- [PROVIDED INFORMATION]:
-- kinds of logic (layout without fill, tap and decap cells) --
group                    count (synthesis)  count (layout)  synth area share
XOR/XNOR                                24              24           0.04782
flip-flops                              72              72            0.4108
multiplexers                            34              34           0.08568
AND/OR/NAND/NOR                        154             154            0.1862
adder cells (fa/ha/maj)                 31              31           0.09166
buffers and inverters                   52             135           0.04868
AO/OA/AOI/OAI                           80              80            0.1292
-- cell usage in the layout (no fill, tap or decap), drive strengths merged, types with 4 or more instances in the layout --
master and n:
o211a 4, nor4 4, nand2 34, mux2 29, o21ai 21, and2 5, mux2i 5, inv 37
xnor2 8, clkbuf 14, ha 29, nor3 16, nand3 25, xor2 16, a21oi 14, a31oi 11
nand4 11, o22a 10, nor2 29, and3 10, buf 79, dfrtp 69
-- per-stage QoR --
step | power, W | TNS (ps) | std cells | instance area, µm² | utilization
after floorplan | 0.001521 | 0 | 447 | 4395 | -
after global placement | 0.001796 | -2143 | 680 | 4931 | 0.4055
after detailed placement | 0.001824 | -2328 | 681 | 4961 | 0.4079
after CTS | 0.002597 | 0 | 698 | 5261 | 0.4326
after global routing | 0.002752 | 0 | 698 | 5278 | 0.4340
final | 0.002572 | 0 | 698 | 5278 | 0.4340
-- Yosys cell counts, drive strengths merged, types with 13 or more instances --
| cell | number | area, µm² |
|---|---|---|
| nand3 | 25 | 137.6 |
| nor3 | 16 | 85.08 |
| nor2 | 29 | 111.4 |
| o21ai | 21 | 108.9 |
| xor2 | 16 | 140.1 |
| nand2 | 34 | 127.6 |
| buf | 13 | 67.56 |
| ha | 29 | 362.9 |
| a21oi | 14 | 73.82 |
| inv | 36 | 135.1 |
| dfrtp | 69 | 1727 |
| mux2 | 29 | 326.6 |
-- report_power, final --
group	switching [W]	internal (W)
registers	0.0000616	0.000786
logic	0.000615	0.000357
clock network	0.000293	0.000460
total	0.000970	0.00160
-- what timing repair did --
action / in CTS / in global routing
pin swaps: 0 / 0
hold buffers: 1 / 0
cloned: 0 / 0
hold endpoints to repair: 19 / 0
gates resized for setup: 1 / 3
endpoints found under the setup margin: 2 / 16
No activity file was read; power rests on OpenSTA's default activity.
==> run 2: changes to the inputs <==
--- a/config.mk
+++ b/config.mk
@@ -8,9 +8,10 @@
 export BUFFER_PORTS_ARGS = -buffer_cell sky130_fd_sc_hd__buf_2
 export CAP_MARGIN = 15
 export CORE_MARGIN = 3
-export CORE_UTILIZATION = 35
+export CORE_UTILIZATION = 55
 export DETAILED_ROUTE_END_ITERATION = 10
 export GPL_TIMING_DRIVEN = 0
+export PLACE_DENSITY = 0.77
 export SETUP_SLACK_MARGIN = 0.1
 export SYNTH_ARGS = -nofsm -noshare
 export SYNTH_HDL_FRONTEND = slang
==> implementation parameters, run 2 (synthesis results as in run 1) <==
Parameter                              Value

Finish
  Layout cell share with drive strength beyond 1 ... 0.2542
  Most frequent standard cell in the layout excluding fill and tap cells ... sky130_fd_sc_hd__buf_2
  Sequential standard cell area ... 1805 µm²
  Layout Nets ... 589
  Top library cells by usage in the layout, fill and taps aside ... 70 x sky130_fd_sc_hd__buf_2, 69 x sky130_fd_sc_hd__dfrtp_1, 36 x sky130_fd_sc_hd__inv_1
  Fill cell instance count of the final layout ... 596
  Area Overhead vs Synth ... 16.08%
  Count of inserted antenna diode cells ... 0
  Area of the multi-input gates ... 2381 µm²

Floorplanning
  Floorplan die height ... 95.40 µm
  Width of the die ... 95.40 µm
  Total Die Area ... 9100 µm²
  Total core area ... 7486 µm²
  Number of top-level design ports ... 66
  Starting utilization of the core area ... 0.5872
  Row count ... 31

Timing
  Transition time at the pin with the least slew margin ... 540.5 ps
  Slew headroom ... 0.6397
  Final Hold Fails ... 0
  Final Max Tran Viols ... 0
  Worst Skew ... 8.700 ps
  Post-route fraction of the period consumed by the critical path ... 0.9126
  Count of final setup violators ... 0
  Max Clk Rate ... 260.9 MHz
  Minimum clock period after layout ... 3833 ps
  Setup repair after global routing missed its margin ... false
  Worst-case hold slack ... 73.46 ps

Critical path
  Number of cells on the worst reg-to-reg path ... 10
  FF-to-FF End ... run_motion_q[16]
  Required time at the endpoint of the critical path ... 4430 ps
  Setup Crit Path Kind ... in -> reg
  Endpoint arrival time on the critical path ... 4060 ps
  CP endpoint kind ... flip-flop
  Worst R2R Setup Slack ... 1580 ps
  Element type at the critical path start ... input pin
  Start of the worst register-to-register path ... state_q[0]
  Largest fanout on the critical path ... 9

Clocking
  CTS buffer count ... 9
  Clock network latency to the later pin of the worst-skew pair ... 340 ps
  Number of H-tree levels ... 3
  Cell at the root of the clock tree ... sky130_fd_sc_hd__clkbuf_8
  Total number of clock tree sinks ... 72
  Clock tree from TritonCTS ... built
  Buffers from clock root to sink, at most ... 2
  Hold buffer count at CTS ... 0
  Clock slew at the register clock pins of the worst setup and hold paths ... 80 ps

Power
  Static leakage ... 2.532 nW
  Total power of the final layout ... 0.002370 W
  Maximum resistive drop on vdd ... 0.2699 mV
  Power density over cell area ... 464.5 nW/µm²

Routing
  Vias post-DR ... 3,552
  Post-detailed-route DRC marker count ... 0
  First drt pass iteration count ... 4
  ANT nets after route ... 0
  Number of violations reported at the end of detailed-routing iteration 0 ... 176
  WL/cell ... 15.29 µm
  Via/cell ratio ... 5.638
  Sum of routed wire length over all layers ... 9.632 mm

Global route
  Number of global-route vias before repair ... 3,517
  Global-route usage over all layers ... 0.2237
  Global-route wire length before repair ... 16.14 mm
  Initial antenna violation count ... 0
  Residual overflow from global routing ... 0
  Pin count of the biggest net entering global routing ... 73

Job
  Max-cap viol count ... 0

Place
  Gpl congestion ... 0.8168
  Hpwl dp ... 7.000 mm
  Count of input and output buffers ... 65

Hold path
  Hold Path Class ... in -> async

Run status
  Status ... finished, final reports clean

- [GOAL OF THE EXERCISE]: Write out the whole listing exactly.

- [PROBLEM SOLUTION]:
-- kinds of logic (layout without fill, tap and decap cells) --
group                    count (synthesis)  count (layout)  synth area share
XOR/XNOR                                24              24           0.04782
flip-flops                              72              72            0.4108
multiplexers                            34              34           0.08568
AND/OR/NAND/NOR                        154             154            0.1862
adder cells (fa/ha/maj)                 31              31           0.09166
buffers and inverters                   52             135           0.04868
AO/OA/AOI/OAI                           80              80            0.1292
-- cell usage in the layout (no fill, tap or decap), drive strengths merged, types with 4 or more instances in the layout --
master and n:
o211a 4, nor4 4, nand2 34, mux2 29, o21ai 21, and2 5, mux2i 5, inv 37
xnor2 8, clkbuf 14, ha 29, nor3 16, nand3 25, xor2 16, a21oi 14, a31oi 11
nand4 11, o22a 10, nor2 29, and3 10, buf 79, dfrtp 69
-- per-stage QoR --
step | power, W | TNS (ps) | std cells | instance area, µm² | utilization
after floorplan | 0.001521 | 0 | 447 | 4395 | -
after global placement | 0.001796 | -2143 | 680 | 4931 | 0.4055
after detailed placement | 0.001824 | -2328 | 681 | 4961 | 0.4079
after CTS | 0.002597 | 0 | 698 | 5261 | 0.4326
after global routing | 0.002752 | 0 | 698 | 5278 | 0.4340
final | 0.002572 | 0 | 698 | 5278 | 0.4340
-- Yosys cell counts, drive strengths merged, types with 13 or more instances --
| cell | number | area, µm² |
|---|---|---|
| nand3 | 25 | 137.6 |
| nor3 | 16 | 85.08 |
| nor2 | 29 | 111.4 |
| o21ai | 21 | 108.9 |
| xor2 | 16 | 140.1 |
| nand2 | 34 | 127.6 |
| buf | 13 | 67.56 |
| ha | 29 | 362.9 |
| a21oi | 14 | 73.82 |
| inv | 36 | 135.1 |
| dfrtp | 69 | 1727 |
| mux2 | 29 | 326.6 |
-- report_power, final --
group	switching [W]	internal (W)
registers	0.0000616	0.000786
logic	0.000615	0.000357
clock network	0.000293	0.000460
total	0.000970	0.00160
-- what timing repair did --
action / in CTS / in global routing
pin swaps: 0 / 0
hold buffers: 1 / 0
cloned: 0 / 0
hold endpoints to repair: 19 / 0
gates resized for setup: 1 / 3
endpoints found under the setup margin: 2 / 16
No activity file was read; power rests on OpenSTA's default activity.
==> run 2: changes to the inputs <==
--- a/config.mk
+++ b/config.mk
@@ -8,9 +8,10 @@
 export BUFFER_PORTS_ARGS = -buffer_cell sky130_fd_sc_hd__buf_2
 export CAP_MARGIN = 15
 export CORE_MARGIN = 3
-export CORE_UTILIZATION = 35
+export CORE_UTILIZATION = 55
 export DETAILED_ROUTE_END_ITERATION = 10
 export GPL_TIMING_DRIVEN = 0
+export PLACE_DENSITY = 0.77
 export SETUP_SLACK_MARGIN = 0.1
 export SYNTH_ARGS = -nofsm -noshare
 export SYNTH_HDL_FRONTEND = slang
==> implementation parameters, run 2 (synthesis results as in run 1) <==
Parameter                              Value

Finish
  Layout cell share with drive strength beyond 1 ... 0.2542
  Most frequent standard cell in the layout excluding fill and tap cells ... sky130_fd_sc_hd__buf_2
  Sequential standard cell area ... 1805 µm²
  Layout Nets ... 589
  Top library cells by usage in the layout, fill and taps aside ... 70 x sky130_fd_sc_hd__buf_2, 69 x sky130_fd_sc_hd__dfrtp_1, 36 x sky130_fd_sc_hd__inv_1
  Fill cell instance count of the final layout ... 596
  Area Overhead vs Synth ... 16.08%
  Count of inserted antenna diode cells ... 0
  Area of the multi-input gates ... 2381 µm²

Floorplanning
  Floorplan die height ... 95.40 µm
  Width of the die ... 95.40 µm
  Total Die Area ... 9100 µm²
  Total core area ... 7486 µm²
  Number of top-level design ports ... 66
  Starting utilization of the core area ... 0.5872
  Row count ... 31

Timing
  Transition time at the pin with the least slew margin ... 540.5 ps
  Slew headroom ... 0.6397
  Final Hold Fails ... 0
  Final Max Tran Viols ... 0
  Worst Skew ... 8.700 ps
  Post-route fraction of the period consumed by the critical path ... 0.9126
  Count of final setup violators ... 0
  Max Clk Rate ... 260.9 MHz
  Minimum clock period after layout ... 3833 ps
  Setup repair after global routing missed its margin ... false
  Worst-case hold slack ... 73.46 ps

Critical path
  Number of cells on the worst reg-to-reg path ... 10
  FF-to-FF End ... run_motion_q[16]
  Required time at the endpoint of the critical path ... 4430 ps
  Setup Crit Path Kind ... in -> reg
  Endpoint arrival time on the critical path ... 4060 ps
  CP endpoint kind ... flip-flop
  Worst R2R Setup Slack ... 1580 ps
  Element type at the critical path start ... input pin
  Start of the worst register-to-register path ... state_q[0]
  Largest fanout on the critical path ... 9

Clocking
  CTS buffer count ... 9
  Clock network latency to the later pin of the worst-skew pair ... 340 ps
  Number of H-tree levels ... 3
  Cell at the root of the clock tree ... sky130_fd_sc_hd__clkbuf_8
  Total number of clock tree sinks ... 72
  Clock tree from TritonCTS ... built
  Buffers from clock root to sink, at most ... 2
  Hold buffer count at CTS ... 0
  Clock slew at the register clock pins of the worst setup and hold paths ... 80 ps

Power
  Static leakage ... 2.532 nW
  Total power of the final layout ... 0.002370 W
  Maximum resistive drop on vdd ... 0.2699 mV
  Power density over cell area ... 464.5 nW/µm²

Routing
  Vias post-DR ... 3,552
  Post-detailed-route DRC marker count ... 0
  First drt pass iteration count ... 4
  ANT nets after route ... 0
  Number of violations reported at the end of detailed-routing iteration 0 ... 176
  WL/cell ... 15.29 µm
  Via/cell ratio ... 5.638
  Sum of routed wire length over all layers ... 9.632 mm

Global route
  Number of global-route vias before repair ... 3,517
  Global-route usage over all layers ... 0.2237
  Global-route wire length before repair ... 16.14 mm
  Initial antenna violation count ... 0
  Residual overflow from global routing ... 0
  Pin count of the biggest net entering global routing ... 73

Job
  Max-cap viol count ... 0

Place
  Gpl congestion ... 0.8168
  Hpwl dp ... 7.000 mm
  Count of input and output buffers ... 65

Hold path
  Hold Path Class ... in -> async

Run status
  Status ... finished, final reports clean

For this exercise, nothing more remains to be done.